Your answer should be the lines from the start of the records through the line with "clock buffer: 3 / 0.0144", copied word for word.

-*-

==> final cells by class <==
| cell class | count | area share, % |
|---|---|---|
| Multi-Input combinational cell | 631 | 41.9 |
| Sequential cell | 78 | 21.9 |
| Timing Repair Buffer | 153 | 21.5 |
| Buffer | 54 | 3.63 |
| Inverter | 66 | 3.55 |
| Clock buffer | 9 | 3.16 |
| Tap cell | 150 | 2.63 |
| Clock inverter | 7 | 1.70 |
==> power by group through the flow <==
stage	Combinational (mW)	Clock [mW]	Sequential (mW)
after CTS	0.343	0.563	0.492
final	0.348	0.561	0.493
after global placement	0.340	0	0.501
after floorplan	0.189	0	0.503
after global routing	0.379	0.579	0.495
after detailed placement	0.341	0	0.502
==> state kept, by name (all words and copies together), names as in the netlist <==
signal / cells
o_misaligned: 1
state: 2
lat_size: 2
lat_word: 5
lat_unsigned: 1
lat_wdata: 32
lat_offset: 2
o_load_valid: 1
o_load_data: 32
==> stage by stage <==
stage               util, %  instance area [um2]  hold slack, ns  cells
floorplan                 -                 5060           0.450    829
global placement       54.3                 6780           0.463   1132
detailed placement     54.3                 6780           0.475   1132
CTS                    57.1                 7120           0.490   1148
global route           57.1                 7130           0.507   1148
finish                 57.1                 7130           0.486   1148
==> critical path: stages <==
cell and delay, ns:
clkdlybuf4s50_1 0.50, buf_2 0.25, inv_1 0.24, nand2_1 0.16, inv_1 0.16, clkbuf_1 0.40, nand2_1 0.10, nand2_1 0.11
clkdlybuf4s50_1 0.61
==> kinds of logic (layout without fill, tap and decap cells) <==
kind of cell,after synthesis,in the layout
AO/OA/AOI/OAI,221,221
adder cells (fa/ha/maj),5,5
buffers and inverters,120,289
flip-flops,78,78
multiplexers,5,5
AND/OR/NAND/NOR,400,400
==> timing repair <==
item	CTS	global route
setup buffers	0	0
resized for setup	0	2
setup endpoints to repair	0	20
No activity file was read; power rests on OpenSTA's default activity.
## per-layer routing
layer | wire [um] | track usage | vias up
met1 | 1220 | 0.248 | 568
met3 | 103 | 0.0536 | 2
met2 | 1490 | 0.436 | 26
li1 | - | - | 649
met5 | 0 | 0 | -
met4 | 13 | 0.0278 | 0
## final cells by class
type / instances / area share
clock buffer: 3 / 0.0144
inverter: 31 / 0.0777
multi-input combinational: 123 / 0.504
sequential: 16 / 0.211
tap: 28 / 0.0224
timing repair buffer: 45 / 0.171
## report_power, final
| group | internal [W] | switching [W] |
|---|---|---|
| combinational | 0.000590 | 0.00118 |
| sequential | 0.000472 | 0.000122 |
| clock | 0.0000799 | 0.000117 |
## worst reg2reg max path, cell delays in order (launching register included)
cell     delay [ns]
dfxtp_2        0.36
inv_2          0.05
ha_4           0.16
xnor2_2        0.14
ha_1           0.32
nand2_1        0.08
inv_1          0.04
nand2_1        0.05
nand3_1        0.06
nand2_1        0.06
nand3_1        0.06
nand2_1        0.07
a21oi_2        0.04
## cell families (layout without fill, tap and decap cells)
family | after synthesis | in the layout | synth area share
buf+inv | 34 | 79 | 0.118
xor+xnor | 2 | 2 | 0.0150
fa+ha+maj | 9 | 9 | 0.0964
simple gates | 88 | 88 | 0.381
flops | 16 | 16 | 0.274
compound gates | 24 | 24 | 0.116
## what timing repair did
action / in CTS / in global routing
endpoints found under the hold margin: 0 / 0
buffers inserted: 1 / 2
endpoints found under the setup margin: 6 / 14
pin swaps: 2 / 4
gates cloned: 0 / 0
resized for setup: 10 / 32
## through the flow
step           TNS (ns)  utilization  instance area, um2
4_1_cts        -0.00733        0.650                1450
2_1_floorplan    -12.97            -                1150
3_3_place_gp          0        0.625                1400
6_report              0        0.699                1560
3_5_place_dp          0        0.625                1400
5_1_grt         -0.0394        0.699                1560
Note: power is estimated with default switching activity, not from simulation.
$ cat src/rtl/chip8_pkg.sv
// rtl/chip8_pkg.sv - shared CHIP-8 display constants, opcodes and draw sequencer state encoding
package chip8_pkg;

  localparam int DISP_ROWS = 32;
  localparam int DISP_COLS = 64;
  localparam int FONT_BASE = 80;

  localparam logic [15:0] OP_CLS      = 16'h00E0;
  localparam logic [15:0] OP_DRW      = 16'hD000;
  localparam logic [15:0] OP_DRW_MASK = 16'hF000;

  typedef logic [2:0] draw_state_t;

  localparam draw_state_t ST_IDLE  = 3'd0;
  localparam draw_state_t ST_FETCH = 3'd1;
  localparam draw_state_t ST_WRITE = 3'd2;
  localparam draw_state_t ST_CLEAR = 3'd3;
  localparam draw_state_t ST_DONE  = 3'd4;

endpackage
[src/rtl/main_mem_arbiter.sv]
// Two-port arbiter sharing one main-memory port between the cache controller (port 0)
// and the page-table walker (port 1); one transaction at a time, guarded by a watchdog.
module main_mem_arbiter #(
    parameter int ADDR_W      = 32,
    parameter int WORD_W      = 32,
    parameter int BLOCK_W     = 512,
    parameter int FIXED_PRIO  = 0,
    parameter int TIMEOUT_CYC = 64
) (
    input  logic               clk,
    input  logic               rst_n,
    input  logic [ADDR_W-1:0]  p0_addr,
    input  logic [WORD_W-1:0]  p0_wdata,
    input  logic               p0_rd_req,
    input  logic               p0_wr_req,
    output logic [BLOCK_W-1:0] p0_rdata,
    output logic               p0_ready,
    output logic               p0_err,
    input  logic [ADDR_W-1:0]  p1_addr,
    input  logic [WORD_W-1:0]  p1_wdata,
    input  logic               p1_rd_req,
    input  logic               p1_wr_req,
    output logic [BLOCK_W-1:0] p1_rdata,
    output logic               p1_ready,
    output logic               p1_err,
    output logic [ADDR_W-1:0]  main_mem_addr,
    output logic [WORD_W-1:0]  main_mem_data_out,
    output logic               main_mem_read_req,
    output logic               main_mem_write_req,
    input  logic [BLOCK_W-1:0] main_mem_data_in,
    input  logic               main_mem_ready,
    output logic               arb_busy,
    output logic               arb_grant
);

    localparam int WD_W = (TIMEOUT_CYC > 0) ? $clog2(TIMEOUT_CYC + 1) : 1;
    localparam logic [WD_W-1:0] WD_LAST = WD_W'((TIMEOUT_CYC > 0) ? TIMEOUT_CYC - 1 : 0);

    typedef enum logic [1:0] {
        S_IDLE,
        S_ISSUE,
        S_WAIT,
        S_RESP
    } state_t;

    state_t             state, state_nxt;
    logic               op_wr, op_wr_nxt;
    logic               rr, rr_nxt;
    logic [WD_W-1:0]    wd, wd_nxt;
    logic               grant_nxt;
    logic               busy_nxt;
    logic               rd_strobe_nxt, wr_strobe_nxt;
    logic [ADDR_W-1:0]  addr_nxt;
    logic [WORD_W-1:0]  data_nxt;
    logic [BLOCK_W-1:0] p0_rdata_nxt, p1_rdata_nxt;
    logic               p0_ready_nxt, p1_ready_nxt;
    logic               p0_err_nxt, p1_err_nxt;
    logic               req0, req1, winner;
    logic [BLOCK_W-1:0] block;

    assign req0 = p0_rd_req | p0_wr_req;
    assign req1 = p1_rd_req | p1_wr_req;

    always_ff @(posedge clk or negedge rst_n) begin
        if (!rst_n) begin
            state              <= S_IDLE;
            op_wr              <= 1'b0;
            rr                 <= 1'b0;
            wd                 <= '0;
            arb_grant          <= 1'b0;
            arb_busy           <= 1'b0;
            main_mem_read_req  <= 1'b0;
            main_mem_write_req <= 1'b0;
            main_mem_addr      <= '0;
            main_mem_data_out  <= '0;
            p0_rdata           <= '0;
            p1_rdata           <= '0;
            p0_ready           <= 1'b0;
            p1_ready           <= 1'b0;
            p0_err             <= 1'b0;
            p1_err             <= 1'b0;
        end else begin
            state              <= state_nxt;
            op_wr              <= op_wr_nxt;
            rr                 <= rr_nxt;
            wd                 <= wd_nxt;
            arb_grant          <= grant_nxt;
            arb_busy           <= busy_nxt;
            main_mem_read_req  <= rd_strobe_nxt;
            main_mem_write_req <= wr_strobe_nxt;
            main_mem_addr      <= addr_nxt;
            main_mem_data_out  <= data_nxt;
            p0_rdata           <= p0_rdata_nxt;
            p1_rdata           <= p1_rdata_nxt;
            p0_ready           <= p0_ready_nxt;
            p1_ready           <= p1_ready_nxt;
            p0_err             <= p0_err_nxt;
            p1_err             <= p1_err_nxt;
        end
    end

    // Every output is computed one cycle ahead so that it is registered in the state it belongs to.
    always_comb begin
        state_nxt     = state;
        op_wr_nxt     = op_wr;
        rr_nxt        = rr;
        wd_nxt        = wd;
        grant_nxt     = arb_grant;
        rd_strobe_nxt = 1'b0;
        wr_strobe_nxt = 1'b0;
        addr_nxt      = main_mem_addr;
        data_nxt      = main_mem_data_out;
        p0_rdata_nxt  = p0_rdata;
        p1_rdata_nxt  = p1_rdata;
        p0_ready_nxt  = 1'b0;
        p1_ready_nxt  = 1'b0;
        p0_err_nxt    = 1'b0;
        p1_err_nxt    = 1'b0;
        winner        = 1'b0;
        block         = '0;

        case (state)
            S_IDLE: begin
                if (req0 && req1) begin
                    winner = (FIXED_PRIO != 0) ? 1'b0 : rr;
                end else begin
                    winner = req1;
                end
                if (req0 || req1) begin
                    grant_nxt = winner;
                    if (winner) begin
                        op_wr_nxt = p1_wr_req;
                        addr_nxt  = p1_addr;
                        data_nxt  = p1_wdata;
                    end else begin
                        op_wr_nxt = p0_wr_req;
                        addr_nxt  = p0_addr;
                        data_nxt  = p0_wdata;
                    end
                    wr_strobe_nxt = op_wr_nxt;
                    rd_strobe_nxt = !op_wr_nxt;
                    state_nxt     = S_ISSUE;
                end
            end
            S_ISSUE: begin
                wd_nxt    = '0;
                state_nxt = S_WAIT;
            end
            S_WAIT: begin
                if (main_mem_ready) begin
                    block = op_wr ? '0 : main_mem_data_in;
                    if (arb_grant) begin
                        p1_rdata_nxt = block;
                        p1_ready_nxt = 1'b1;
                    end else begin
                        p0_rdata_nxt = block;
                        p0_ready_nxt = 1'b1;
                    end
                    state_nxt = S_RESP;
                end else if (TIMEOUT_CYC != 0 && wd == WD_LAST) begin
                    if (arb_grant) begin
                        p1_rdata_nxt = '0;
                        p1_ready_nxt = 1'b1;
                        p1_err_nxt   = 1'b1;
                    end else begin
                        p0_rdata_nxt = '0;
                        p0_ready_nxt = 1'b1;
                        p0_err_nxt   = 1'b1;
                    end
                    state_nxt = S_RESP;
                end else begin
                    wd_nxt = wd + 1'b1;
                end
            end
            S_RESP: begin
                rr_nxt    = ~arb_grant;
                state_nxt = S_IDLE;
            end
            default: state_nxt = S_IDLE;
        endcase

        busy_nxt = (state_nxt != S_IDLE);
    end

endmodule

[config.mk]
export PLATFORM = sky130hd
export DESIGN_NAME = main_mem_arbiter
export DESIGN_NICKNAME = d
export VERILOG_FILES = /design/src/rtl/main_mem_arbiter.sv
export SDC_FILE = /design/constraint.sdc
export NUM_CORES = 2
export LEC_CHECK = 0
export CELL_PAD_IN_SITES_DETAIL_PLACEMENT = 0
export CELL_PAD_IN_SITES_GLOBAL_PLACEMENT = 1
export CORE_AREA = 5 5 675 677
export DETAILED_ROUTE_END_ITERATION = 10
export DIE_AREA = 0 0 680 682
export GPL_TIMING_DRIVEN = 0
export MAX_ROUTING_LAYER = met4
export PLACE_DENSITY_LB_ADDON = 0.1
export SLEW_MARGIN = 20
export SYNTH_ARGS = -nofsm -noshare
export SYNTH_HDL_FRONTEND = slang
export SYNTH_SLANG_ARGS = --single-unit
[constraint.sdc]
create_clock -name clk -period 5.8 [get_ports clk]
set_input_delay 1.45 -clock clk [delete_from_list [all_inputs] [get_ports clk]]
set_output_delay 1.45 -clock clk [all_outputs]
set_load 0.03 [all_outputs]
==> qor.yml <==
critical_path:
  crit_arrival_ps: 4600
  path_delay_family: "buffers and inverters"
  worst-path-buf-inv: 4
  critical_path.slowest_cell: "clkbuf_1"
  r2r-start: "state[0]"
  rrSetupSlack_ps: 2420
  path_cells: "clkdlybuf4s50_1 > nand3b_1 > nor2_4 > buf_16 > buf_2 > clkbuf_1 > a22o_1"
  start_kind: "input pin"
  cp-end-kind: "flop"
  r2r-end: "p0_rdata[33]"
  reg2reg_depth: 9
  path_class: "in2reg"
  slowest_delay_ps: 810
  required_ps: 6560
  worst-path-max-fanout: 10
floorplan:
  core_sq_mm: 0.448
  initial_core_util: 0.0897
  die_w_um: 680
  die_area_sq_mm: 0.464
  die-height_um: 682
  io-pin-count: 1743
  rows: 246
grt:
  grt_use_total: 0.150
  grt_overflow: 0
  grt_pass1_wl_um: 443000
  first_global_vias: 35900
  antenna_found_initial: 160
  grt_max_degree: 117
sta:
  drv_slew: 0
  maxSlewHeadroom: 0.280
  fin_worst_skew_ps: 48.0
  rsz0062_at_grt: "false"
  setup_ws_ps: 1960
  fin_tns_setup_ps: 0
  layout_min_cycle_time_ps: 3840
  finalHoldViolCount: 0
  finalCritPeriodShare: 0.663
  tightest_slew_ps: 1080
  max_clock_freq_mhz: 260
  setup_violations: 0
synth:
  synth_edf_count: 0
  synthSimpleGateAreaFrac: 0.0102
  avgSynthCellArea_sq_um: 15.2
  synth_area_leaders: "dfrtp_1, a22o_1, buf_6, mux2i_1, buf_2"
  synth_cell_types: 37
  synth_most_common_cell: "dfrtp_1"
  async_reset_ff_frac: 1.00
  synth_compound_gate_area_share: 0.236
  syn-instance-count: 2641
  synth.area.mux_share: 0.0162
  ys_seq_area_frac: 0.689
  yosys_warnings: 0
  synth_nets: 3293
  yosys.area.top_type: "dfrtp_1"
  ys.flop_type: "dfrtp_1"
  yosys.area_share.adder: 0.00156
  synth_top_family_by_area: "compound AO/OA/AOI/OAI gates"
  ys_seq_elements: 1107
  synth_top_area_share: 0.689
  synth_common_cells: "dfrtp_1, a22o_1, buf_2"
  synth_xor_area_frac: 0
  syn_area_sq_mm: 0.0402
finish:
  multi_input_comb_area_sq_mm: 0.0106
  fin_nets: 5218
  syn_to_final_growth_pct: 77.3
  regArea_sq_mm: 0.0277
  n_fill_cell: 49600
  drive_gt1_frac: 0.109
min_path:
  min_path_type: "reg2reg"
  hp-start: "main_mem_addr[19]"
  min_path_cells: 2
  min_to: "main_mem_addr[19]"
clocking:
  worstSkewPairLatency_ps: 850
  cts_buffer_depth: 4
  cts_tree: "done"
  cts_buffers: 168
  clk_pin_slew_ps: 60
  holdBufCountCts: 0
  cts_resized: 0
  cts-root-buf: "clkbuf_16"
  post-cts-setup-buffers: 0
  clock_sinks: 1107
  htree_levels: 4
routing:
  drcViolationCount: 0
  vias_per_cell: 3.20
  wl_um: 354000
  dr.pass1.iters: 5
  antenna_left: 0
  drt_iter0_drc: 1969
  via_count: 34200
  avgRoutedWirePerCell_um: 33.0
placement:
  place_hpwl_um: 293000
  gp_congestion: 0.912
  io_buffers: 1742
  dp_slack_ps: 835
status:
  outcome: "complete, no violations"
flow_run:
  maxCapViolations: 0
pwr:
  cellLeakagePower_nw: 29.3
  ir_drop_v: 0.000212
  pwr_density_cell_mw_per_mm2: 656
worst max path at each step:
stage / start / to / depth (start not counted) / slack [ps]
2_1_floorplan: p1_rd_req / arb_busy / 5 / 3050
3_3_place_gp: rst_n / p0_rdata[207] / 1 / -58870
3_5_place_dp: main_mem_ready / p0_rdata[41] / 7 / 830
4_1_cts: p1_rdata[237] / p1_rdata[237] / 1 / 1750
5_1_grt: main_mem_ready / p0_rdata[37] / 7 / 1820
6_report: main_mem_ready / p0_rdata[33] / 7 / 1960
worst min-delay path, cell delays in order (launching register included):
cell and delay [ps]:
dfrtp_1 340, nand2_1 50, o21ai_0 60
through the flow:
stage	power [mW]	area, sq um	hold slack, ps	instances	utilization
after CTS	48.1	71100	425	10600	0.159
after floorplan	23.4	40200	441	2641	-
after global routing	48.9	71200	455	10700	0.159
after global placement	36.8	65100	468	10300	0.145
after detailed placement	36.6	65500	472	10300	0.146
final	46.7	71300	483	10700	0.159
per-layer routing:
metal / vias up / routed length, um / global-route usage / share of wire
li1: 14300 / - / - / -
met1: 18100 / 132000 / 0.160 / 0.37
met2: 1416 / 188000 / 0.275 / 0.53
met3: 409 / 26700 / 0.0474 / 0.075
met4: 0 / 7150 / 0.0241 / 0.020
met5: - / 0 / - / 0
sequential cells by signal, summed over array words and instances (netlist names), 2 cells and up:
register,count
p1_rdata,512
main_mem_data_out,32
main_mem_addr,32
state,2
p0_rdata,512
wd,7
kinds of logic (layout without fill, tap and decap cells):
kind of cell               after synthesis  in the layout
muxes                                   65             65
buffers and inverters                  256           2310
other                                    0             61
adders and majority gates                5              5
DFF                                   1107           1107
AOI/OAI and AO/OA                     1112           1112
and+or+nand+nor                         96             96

-*-

Task answer -
==> final cells by class <==
| cell class | count | area share, % |
|---|---|---|
| Multi-Input combinational cell | 631 | 41.9 |
| Sequential cell | 78 | 21.9 |
| Timing Repair Buffer | 153 | 21.5 |
| Buffer | 54 | 3.63 |
| Inverter | 66 | 3.55 |
| Clock buffer | 9 | 3.16 |
| Tap cell | 150 | 2.63 |
| Clock inverter | 7 | 1.70 |
==> power by group through the flow <==
stage	Combinational (mW)	Clock [mW]	Sequential (mW)
after CTS	0.343	0.563	0.492
final	0.348	0.561	0.493
after global placement	0.340	0	0.501
after floorplan	0.189	0	0.503
after global routing	0.379	0.579	0.495
after detailed placement	0.341	0	0.502
==> state kept, by name (all words and copies together), names as in the netlist <==
signal / cells
o_misaligned: 1
state: 2
lat_size: 2
lat_word: 5
lat_unsigned: 1
lat_wdata: 32
lat_offset: 2
o_load_valid: 1
o_load_data: 32
==> stage by stage <==
stage               util, %  instance area [um2]  hold slack, ns  cells
floorplan                 -                 5060           0.450    829
global placement       54.3                 6780           0.463   1132
detailed placement     54.3                 6780           0.475   1132
CTS                    57.1                 7120           0.490   1148
global route           57.1                 7130           0.507   1148
finish                 57.1                 7130           0.486   1148
==> critical path: stages <==
cell and delay, ns:
clkdlybuf4s50_1 0.50, buf_2 0.25, inv_1 0.24, nand2_1 0.16, inv_1 0.16, clkbuf_1 0.40, nand2_1 0.10, nand2_1 0.11
clkdlybuf4s50_1 0.61
==> kinds of logic (layout without fill, tap and decap cells) <==
kind of cell,after synthesis,in the layout
AO/OA/AOI/OAI,221,221
adder cells (fa/ha/maj),5,5
buffers and inverters,120,289
flip-flops,78,78
multiplexers,5,5
AND/OR/NAND/NOR,400,400
==> timing repair <==
item	CTS	global route
setup buffers	0	0
resized for setup	0	2
setup endpoints to repair	0	20
No activity file was read; power rests on OpenSTA's default activity.
## per-layer routing
layer | wire [um] | track usage | vias up
met1 | 1220 | 0.248 | 568
met3 | 103 | 0.0536 | 2
met2 | 1490 | 0.436 | 26
li1 | - | - | 649
met5 | 0 | 0 | -
met4 | 13 | 0.0278 | 0
## final cells by class
type / instances / area share
clock buffer: 3 / 0.0144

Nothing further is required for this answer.